Friends encouraged me to go anyway, suggesting that meeting people in person would offer a different perspective from the one shaped by media narratives. And of course, it wasn’t headlines I was meeting, but people, in a human reality that persists beneath larger systems. Thankfully, my trust in relational experience outweighed my hesitation, and I returned from my travels with renewed inspiration.
I’m writing this essay because many people I met spoke with an apologetic tone about being American. They expressed disbelief, embarrassment or anger about their conspicuous yellow haired chief. I just want to acknowledge the warmth, generosity, care and humanity I encountered wherever I went.
The entire experience confirmed what I have long sensed in my work with movement, ritual and community: that embodied presence, especially in uncertain times, is such a remedy for heart and soul. What I encountered was meaningful human contact, even in a politically divided country.
I participated in two unique gatherings, a Qi Gong retreat in the mountains near Los Angeles, CA, and an academic symposium at Yale University in New Haven, CT. Both were spaces of embodied encounter and inquisitive minds, where the atmosphere was shaped less by ideology and more by relational attention.
Community as Medicine
What inspired me most across these gatherings, was the quality of community itself. Moving together created a stability in bodies, and a flow between hearts. From that place, conversations emerged from genuine interest, with both silence and deep listening as important ingredients.
Mimi Kuo-Deemer, who facilitated the Qi Gong retreat, spoke of a digital detox, as well as a detox for heart and mind. Social media causes our gaze to be glued to the screen, in a narrow focus that excludes a wider perspective and often restricts the breath and tenses muscles. This physical aspect of social media triggers fight or flight mechanisms. When we dare to switch off, even if temporarily, from the ‘danger signs’ we are constantly exposed to, the nervous system gets a chance to regulate.
Making time for community, away from screens, gives us a chance to arrive more fully with, and in, ourselves, enabling us to be more present with each other as well. This kind of heart- and body-based gathering does not erase political realities, but it offers another way of inhabiting them, and resourcing ourselves as they unfold (see my earlier article on Playing the Long Game during Paradigm Shifts).

Participants at Mimi Kuo Deemer’s Equinox Retreat 19-22 March 2026, all in one of the Qi Gong postures we appreciated over the days of practice together
Embodiment as Resistance
I was also reminded of my upcoming chapter on Nature, The Environment and Solitude, where I review the changing relationship with nature since the beginning of the 20th Century.
During the Flower Power period from roughly 1960 to 1980, ecofeminism and goddess spirituality emerged as currents that reclaimed embodiment as both spiritual and political practice. Activists such as Starhawk and Monica Sjöö drew on ancient traditions while forging new pathways that placed ecology, ritual and relational community at the centre of resistance to dominant patriarchal structures.
Starhawk’s work emphasised interconnectedness, ritual practice and ecological responsibility, later extending into permaculture and social justice activism. Monica Sjöö’s art and research envisioned nature as a womb of life and a site of resistance, calling for the reclamation of feminine divinity and relational spirituality. Their approaches proposed that transformation does not occur only through policy or protest, but also through how bodies gather, how communities form, and how ritual reconnects human beings with one another and with the living world. You might also like my recent Substack Post Move Back into Belonging.

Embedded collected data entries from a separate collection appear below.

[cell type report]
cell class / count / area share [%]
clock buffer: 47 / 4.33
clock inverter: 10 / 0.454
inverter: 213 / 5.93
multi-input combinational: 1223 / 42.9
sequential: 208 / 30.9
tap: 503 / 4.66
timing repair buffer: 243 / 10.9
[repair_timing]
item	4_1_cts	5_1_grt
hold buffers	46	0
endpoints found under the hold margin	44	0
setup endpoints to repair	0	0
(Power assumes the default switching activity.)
[src/include/scr_pkg.sv]
/*
  Package of the system control register bank: transfer decode, control
  bit positions, identification fields, reset values and region decode.
  Assumes a core that issues single coprocessor register transfers.
*/
package scr_pkg;

  // register numbers (primary register field of a transfer)
  localparam logic [3:0]  SCR_REG_IDENTIFICATION_WORD   = 4'h0;  // identification_word
  localparam logic [3:0]  SCR_REG_CONTROL   = 4'h1;  // global_control
  localparam logic [3:0]  SCR_REG_TEST      = 4'hf;
  localparam logic [3:0]  SCR_CRM_ZERO      = 4'h0;
  localparam logic [2:0]  SCR_OP2_CONTROL   = 3'h0;
  localparam logic [2:0]  SCR_OP1_TEST      = 3'h1;
  localparam logic [2:0]  SCR_OP1_ZERO      = 3'h0;
  localparam logic [2:0]  SCR_OP2_TRACE_CTL = 3'h0;
  localparam logic [2:0]  SCR_OP2_BIST_CTL  = 3'h1;

  // global_control bit positions
  localparam int          SCR_CTL_LOAD_PC_DIS = 15;
  localparam int          SCR_CTL_VEC_HIGH    = 13;
  localparam int          SCR_CTL_ISRAM_EN    = 12;
  localparam int          SCR_CTL_BIG_END     = 7;
  localparam int          SCR_CTL_WBUF_EN     = 3;
  localparam int          SCR_CTL_DSRAM_EN    = 2;
  // only these bits hold state; all others read zero
  localparam logic [31:0] SCR_CTL_IMPL_MASK   = 32'h0000_b08c;
  localparam logic [31:0] SCR_CTL_RESET       = 32'h0000_0000;

  // trace control and bist control bits (register 15)
  localparam int          SCR_TRC_MASK_IRQ    = 1;
  localparam int          SCR_TRC_MASK_FIQ    = 2;
  localparam int          SCR_BIST_I_EN       = 18;
  localparam int          SCR_BIST_D_EN       = 2;

  // identification word fields, values arbitrary
  localparam logic [7:0]  SCR_ID_IMPLEMENTOR  = 8'h5a;
  localparam logic [3:0]  SCR_ID_VARIANT      = 4'h1;
  localparam logic [3:0]  SCR_ID_ARCH         = 4'h2;
  localparam logic [11:0] SCR_ID_PART         = 12'h3c4;
  localparam logic [3:0]  SCR_ID_VERSION      = 4'h1;

  // exception vector bases
  localparam logic [31:0] SCR_VEC_LOW         = 32'h0000_0000;
  localparam logic [31:0] SCR_VEC_HIGH        = 32'hffff_0000;

  // fixed memory regions: match when (addr & mask) == base
  localparam logic [31:0] SCR_IMEM_MASK       = 32'hf000_0000;
  localparam logic [31:0] SCR_IMEM_BASE       = 32'h0000_0000;
  localparam logic [31:0] SCR_DMEM_MASK       = 32'hf000_0000;
  localparam logic [31:0] SCR_DMEM_BASE       = 32'h4000_0000;
  localparam logic [31:0] SCR_BUFR_MASK       = 32'hf000_0000;
  localparam logic [31:0] SCR_BUFR_BASE       = 32'h6000_0000;

  // strap capture: clocks after reset release before sampling
  localparam logic [1:0]  SCR_STRAP_SETTLE    = 2'h3;
  localparam int          SCR_STRAP_W         = 2;

endpackage : scr_pkg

Community in a sacred bead workshop with Martin Tsang at the Yale Symposium: Healing with More-than-Humans: Environment, Historicities, and Sacred Materialities, 26-27 March 2026
Both gatherings echoed this. Although one centred on Qi Gong practice, the other on academic explorations and material practice, both curated spaces where embodied knowledge mattered and where relational presence shaped the tone of interaction. People spoke from lived experience without needing to defend it. Movement practices opened dialogue, and dialogue deepened movement.
This doesn’t have to be about consensus or uniformity, but rather invites a sense of relational coherence through somatic awareness. This way, embodiment offers a form of resistance not through opposition and strife, but as a bridge across differences. Through presence, making space and slowing down, complexity can flourish without becoming divisive.
Bodies Beyond Borders
These encounters also highlighted the distinction between political systems and lived human experience. It is easy, particularly at a distance and out of context, to view a country through the lens of policy, rhetoric or economic tensions.
Yet every person I met was generous, welcoming, full of sparkle and humour, dared to care and be vulnerable. I just want to thank you all for reminding me that we are the kernel of hope for each other in dark times. Isolation is devastating, and community literally helps us stay afloat.
As I’ve thought so many times, it is through the body that we recognise that we are all human – each with a beating heart, a yearning to belong and to create a future for our peoples. The body as a site of recognition precedes any ideological alignment or abstract national borders.
Jonathan Horwitz, one of my shamanic teachers, often says ‘if leaders would only dance together before they come to decisions, the world would be a different place.’ I truly believe that embodied gathering functions as a form of diplomacy. Presence can hold nuances without collapsing into polarity. This way, connection remains possible, perhaps because we can let go of words and rest in the ‘simplicity’ of being in movement together.
Embodied community honours knowledge that emerges through experience and attention to the lived body. In times of uncertainty, this multidimensional knowing offers more stable ground than frantically trying to keep up with the latest news. It reminds us that meaning is not solely constructed intellectually but perhaps even more so felt, sensed and shared.
Hope in Human Encounters
Returning from this trip, what lingers is a sense of hope, not for immediate or sweeping solutions, but because of the texture of our human encounters.
Please let these dark days not diminish you. Keep meeting each other from the heart. Resist reduction to labels and abstractions. Resist the fear-mongering in your own way. Yes, you are allowed to switch off your phone, to not read the news every day. You are allowed to create some distance between you and political structures. That doesn’t mean that you don’t care. It means that you are resourcing yourself, to keep the flame alive as we traverse these challenging times together. Hope lives, even in this fractured world.
Invitations
As usual, I have a few invitations for you for different connections and communities… In chronological order: an online talk, a move in nature week from wherever you are, and an in person pilgrimage to Avebury!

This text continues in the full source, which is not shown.